■ Task brief: Which lines below mention "instances"? Pick each one out.

==*==

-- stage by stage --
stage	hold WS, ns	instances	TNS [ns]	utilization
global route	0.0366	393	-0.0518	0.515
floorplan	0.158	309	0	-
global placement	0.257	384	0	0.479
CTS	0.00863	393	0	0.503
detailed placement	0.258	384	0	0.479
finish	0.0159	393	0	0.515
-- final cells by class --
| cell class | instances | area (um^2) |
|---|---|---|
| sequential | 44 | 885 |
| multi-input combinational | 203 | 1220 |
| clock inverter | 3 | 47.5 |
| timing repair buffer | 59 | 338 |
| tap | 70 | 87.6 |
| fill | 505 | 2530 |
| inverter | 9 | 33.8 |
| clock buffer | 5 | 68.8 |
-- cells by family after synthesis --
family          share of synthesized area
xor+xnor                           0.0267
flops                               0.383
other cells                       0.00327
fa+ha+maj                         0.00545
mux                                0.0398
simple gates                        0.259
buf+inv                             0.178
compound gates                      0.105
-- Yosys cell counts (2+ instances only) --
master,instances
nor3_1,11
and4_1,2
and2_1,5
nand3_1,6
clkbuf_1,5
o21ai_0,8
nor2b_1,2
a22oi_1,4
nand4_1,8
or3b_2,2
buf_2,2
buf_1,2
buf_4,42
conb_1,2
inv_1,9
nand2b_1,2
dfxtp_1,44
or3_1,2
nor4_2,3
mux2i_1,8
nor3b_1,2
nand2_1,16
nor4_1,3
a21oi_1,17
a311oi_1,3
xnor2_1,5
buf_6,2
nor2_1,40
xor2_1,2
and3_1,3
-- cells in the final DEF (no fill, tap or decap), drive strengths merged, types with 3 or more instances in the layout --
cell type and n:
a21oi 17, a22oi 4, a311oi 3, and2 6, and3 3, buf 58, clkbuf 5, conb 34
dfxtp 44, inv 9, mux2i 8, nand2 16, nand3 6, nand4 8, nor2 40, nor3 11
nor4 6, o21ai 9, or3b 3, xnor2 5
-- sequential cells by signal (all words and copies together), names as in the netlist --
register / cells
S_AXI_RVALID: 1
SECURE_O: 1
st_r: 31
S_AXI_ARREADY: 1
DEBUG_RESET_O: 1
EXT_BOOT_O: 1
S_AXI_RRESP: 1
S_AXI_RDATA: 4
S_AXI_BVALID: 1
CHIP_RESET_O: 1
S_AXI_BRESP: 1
==> src/design/output_protection_state_controller.sv <==
// Channel protection, start-up sequencing, indicators and alarm contact
module output_protection_state_controller #(
	parameter int unsigned INIT_CYC = prot_pkg::INIT_CYC,
	parameter int unsigned START_MAX_CYC = prot_pkg::START_MAX_CYC,
	parameter int unsigned HOLD_CYC = prot_pkg::HOLD_CYC,
	parameter int unsigned RST_PULSE_CYC = prot_pkg::RST_PULSE_CYC,
	parameter int unsigned BLINK_CYC = prot_pkg::BLINK_CYC,
	parameter int unsigned FAST_BLINK_CYC = prot_pkg::FAST_BLINK_CYC
) (
	input wire logic clk,
	input wire logic rst_n,
	input wire logic limited_power_variant,
	input wire logic over_voltage,
	input wire logic [prot_pkg::NUM_CH-1:0] ch_overcurrent,
	input wire logic [prot_pkg::NUM_CH-1:0] ch_trip_curve,
	input wire logic [prot_pkg::NUM_CH-1:0] ch_load_ready,
	input wire logic [prot_pkg::NUM_CH-1:0] button_press,
	input wire logic [prot_pkg::NUM_CH-1:0] fuse_fail,
	input wire logic mem_error,
	input wire logic reset_line,
	input wire logic power_fail,
	input wire logic nv_blank,
	input prot_pkg::ch_state_t nv_rd_state [prot_pkg::NUM_CH],
	output logic [prot_pkg::NUM_CH-1:0] ch_out_en,
	output logic [prot_pkg::NUM_CH-1:0] led_green,
	output logic [prot_pkg::NUM_CH-1:0] led_red,
	output logic trip_alarm_contact,
	output logic nv_wr_en,
	output prot_pkg::ch_state_t nv_wr_state [prot_pkg::NUM_CH]
);
	import prot_pkg::*;

	ch_state_t ch_state_reg [NUM_CH];
	logic [31:0] hold_cnt_reg [NUM_CH];
	logic [NUM_CH-1:0] start_pulse;
	logic [NUM_CH-1:0] fault_now;
	seq_state_t seq_reg;
	logic [2:0] seq_idx_reg;
	logic [31:0] seq_cnt_reg;
	logic rst_meta_reg;
	logic rst_sync_reg;
	logic [31:0] rst_cnt_reg;
	logic reset_fire;
	logic ov_reg;
	logic [31:0] blink_cnt_reg;
	logic [31:0] fast_cnt_reg;
	logic blink_reg;
	logic fast_reg;
	logic pf_reg;
	logic [NUM_CH-1:0] out_en_next;
	logic alarm_next;

	////////////////////////////////////////////////////////////////////////
	// Overvoltage and reset input conditioning

	always_ff @(posedge clk or negedge rst_n) begin
		if (!rst_n) begin
			ov_reg <= 1'b0;
		end else begin
			ov_reg <= limited_power_variant & over_voltage;
		end
	end

	always_ff @(posedge clk or negedge rst_n) begin
		if (!rst_n) begin
			rst_meta_reg <= 1'b0;
			rst_sync_reg <= 1'b0;
		end else begin
			rst_meta_reg <= reset_line;
			rst_sync_reg <= rst_meta_reg;
		end
	end

	// Count high cycles; one fire per pulse, so a held line acts once
	always_ff @(posedge clk or negedge rst_n) begin
		if (!rst_n) begin
			rst_cnt_reg <= 32'h0;
		end else if (!rst_sync_reg) begin
			rst_cnt_reg <= 32'h0;
		end else if (rst_cnt_reg <= RST_PULSE_CYC) begin
			rst_cnt_reg <= rst_cnt_reg + 32'h1;
		end
	end

	assign reset_fire = rst_sync_reg && (rst_cnt_reg == RST_PULSE_CYC);

	////////////////////////////////////////////////////////////////////////
	// Blink dividers

	always_ff @(posedge clk or negedge rst_n) begin
		if (!rst_n) begin
			blink_cnt_reg <= 32'h0;
			blink_reg <= 1'b0;
		end else if (blink_cnt_reg == BLINK_CYC - 1) begin
			blink_cnt_reg <= 32'h0;
			blink_reg <= ~blink_reg;
		end else begin
			blink_cnt_reg <= blink_cnt_reg + 32'h1;
		end
	end

	always_ff @(posedge clk or negedge rst_n) begin
		if (!rst_n) begin
			fast_cnt_reg <= 32'h0;
			fast_reg <= 1'b0;
		end else if (fast_cnt_reg == FAST_BLINK_CYC - 1) begin
			fast_cnt_reg <= 32'h0;
			fast_reg <= ~fast_reg;
		end else begin
			fast_cnt_reg <= fast_cnt_reg + 32'h1;
		end
	end

	////////////////////////////////////////////////////////////////////////
	// Start-up sequencer

	always_ff @(posedge clk or negedge rst_n) begin
		if (!rst_n) begin
			seq_reg <= SQ_INIT;
			seq_idx_reg <= 3'h0;
			seq_cnt_reg <= 32'h0;
		end else begin
			unique case (seq_reg)
				SQ_INIT: begin
					if (seq_cnt_reg == INIT_CYC - 1) begin
						seq_reg <= SQ_START;
						seq_cnt_reg <= 32'h0;
					end else begin
						seq_cnt_reg <= seq_cnt_reg + 32'h1;
					end
				end
				SQ_START: begin
					seq_reg <= SQ_WAIT;
					seq_cnt_reg <= 32'h0;
				end
				SQ_WAIT: begin
					// Channels not restored to on need no settling time
					if (ch_load_ready[seq_idx_reg] ||
						ch_state_reg[seq_idx_reg] != ST_ON ||
						seq_cnt_reg == START_MAX_CYC - 1) begin
						seq_cnt_reg <= 32'h0;
						if (seq_idx_reg == 3'(NUM_CH - 1)) begin
							seq_reg <= SQ_DONE;
						end else begin
							seq_idx_reg <= seq_idx_reg + 3'h1;
							seq_reg <= SQ_START;
						end
					end else begin
						seq_cnt_reg <= seq_cnt_reg + 32'h1;
					end
				end
				SQ_DONE: begin
					seq_cnt_reg <= 32'h0;
				end
			endcase
		end
	end

	////////////////////////////////////////////////////////////////////////
	// Channel state machines

	assign fault_now = fuse_fail | {NUM_CH{mem_error}};

	for (genvar i = 0; i < NUM_CH; i++) begin : g_ch
		ch_state_t restored;

		assign start_pulse[i] = (seq_reg == SQ_START) &&
			(seq_idx_reg == 3'(i));

		// Stored running states come back as on; blank memory is all on
		always_comb begin
			restored = ST_ON;
			if (!nv_blank) begin
				unique case (nv_rd_state[i])
					ST_MANOFF, ST_TRIP_HOLD, ST_TRIP_RST, ST_FAULT: begin
						restored = nv_rd_state[i];
					end
					default: begin
						restored = ST_ON;
					end
				endcase
			end
		end

		always_ff @(posedge clk or negedge rst_n) begin
			if (!rst_n) begin
				ch_state_reg[i] <= ST_INIT;
			end else if (ch_state_reg[i] == ST_INIT) begin
				if (start_pulse[i]) begin
					ch_state_reg[i] <= restored;
				end
			end else if (fault_now[i]) begin
				ch_state_reg[i] <= ST_FAULT;
			end else if (!ov_reg) begin
				// Overvoltage freezes every state but fault entry and the start out of init, so without a fault it returns intact
				unique case (ch_state_reg[i])
					ST_ON: begin
						if (button_press[i]) begin
							ch_state_reg[i] <= ST_MANOFF;
						end else if (ch_overcurrent[i]) begin
							ch_state_reg[i] <= ST_OVERCUR;
						end
					end
					ST_OVERCUR: begin
						if (button_press[i]) begin
							ch_state_reg[i] <= ST_MANOFF;
						end else if (ch_trip_curve[i]) begin
							ch_state_reg[i] <= ST_TRIP_HOLD;
						end else if (!ch_overcurrent[i]) begin
							ch_state_reg[i] <= ST_ON;
						end
					end
					ST_MANOFF: begin
						if (button_press[i]) begin
							ch_state_reg[i] <= ST_ON;
						end
					end
					ST_TRIP_HOLD: begin
						if (hold_cnt_reg[i] == HOLD_CYC - 1) begin
							ch_state_reg[i] <= ST_TRIP_RST;
						end
					end
					ST_TRIP_RST: begin
						if (button_press[i]) begin
							ch_state_reg[i] <= ST_MANOFF;
						end else if (reset_fire) begin
							ch_state_reg[i] <= ST_ON;
						end
					end
					ST_FAULT: begin
						ch_state_reg[i] <= ST_FAULT;
					end
					default: begin
						ch_state_reg[i] <= ST_FAULT;
					end
				endcase
			end
		end

		// Cool-down timer; restarts on every entry into the hold state
		always_ff @(posedge clk or negedge rst_n) begin
			if (!rst_n) begin
				hold_cnt_reg[i] <= 32'h0;
			end else if (ch_state_reg[i] != ST_TRIP_HOLD) begin
				hold_cnt_reg[i] <= 32'h0;
			end else if (!ov_reg) begin
				hold_cnt_reg[i] <= hold_cnt_reg[i] + 32'h1;
			end
		end

		// Green and red together make yellow
		always_ff @(posedge clk or negedge rst_n) begin
			if (!rst_n) begin
				led_green[i] <= 1'b0;
				led_red[i] <= 1'b0;
			end else if (ov_reg && ch_state_reg[i] != ST_INIT) begin
				led_green[i] <= 1'b0;
				led_red[i] <= fast_reg;
			end else begin
				unique case (ch_state_reg[i])
					ST_INIT: begin
						led_green[i] <= 1'b0;
						led_red[i] <= 1'b0;
					end
					ST_ON: begin
						led_green[i] <= 1'b1;
						led_red[i] <= 1'b0;
					end
					ST_OVERCUR: begin
						led_green[i] <= 1'b1;
						led_red[i] <= 1'b1;
					end
					ST_MANOFF: begin
						led_green[i] <= 1'b0;
						led_red[i] <= 1'b1;
					end
					ST_TRIP_HOLD: begin
						led_green[i] <= 1'b0;
						led_red[i] <= blink_reg;
					end
					ST_TRIP_RST: begin
						led_green[i] <= blink_reg;
						led_red[i] <= blink_reg;
					end
					default: begin
						led_green[i] <= 1'b0;
						led_red[i] <= fast_reg;
					end
				endcase
			end
		end

		assign out_en_next[i] = !ov_reg && !fault_now[i] &&
			(ch_state_reg[i] == ST_ON || ch_state_reg[i] == ST_OVERCUR);

	end

	////////////////////////////////////////////////////////////////////////
	// Outputs, alarm contact and state saving

	always_comb begin
		alarm_next = !ov_reg && (seq_reg == SQ_DONE);
		for (int k = 0; k < NUM_CH; k++) begin
			if (ch_state_reg[k] != ST_ON && ch_state_reg[k] != ST_OVERCUR) begin
				alarm_next = 1'b0;
			end
		end
	end

	always_ff @(posedge clk or negedge rst_n) begin
		if (!rst_n) begin
			ch_out_en <= OUT_RST;
			trip_alarm_contact <= ALARM_RST;
		end else begin
			ch_out_en <= out_en_next;
			trip_alarm_contact <= alarm_next;
		end
	end

	// Snapshot every channel on the first cycle of power loss
	always_ff @(posedge clk or negedge rst_n) begin
		if (!rst_n) begin
			pf_reg <= 1'b0;
			nv_wr_en <= 1'b0;
			for (int k = 0; k < NUM_CH; k++) begin
				nv_wr_state[k] <= ST_ON;
			end
		end else begin
			pf_reg <= power_fail;
			nv_wr_en <= power_fail & ~pf_reg;
			if (power_fail & ~pf_reg) begin
				for (int k = 0; k < NUM_CH; k++) begin
					nv_wr_state[k] <= ch_state_reg[k];
				end
			end
		end
	end
endmodule // output_protection_state_controller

==*==

■ Written response:
stage	hold WS, ns	instances	TNS [ns]	utilization
| cell class | instances | area (um^2) |
-- Yosys cell counts (2+ instances only) --
master,instances
-- cells in the final DEF (no fill, tap or decap), drive strengths merged, types with 3 or more instances in the layout --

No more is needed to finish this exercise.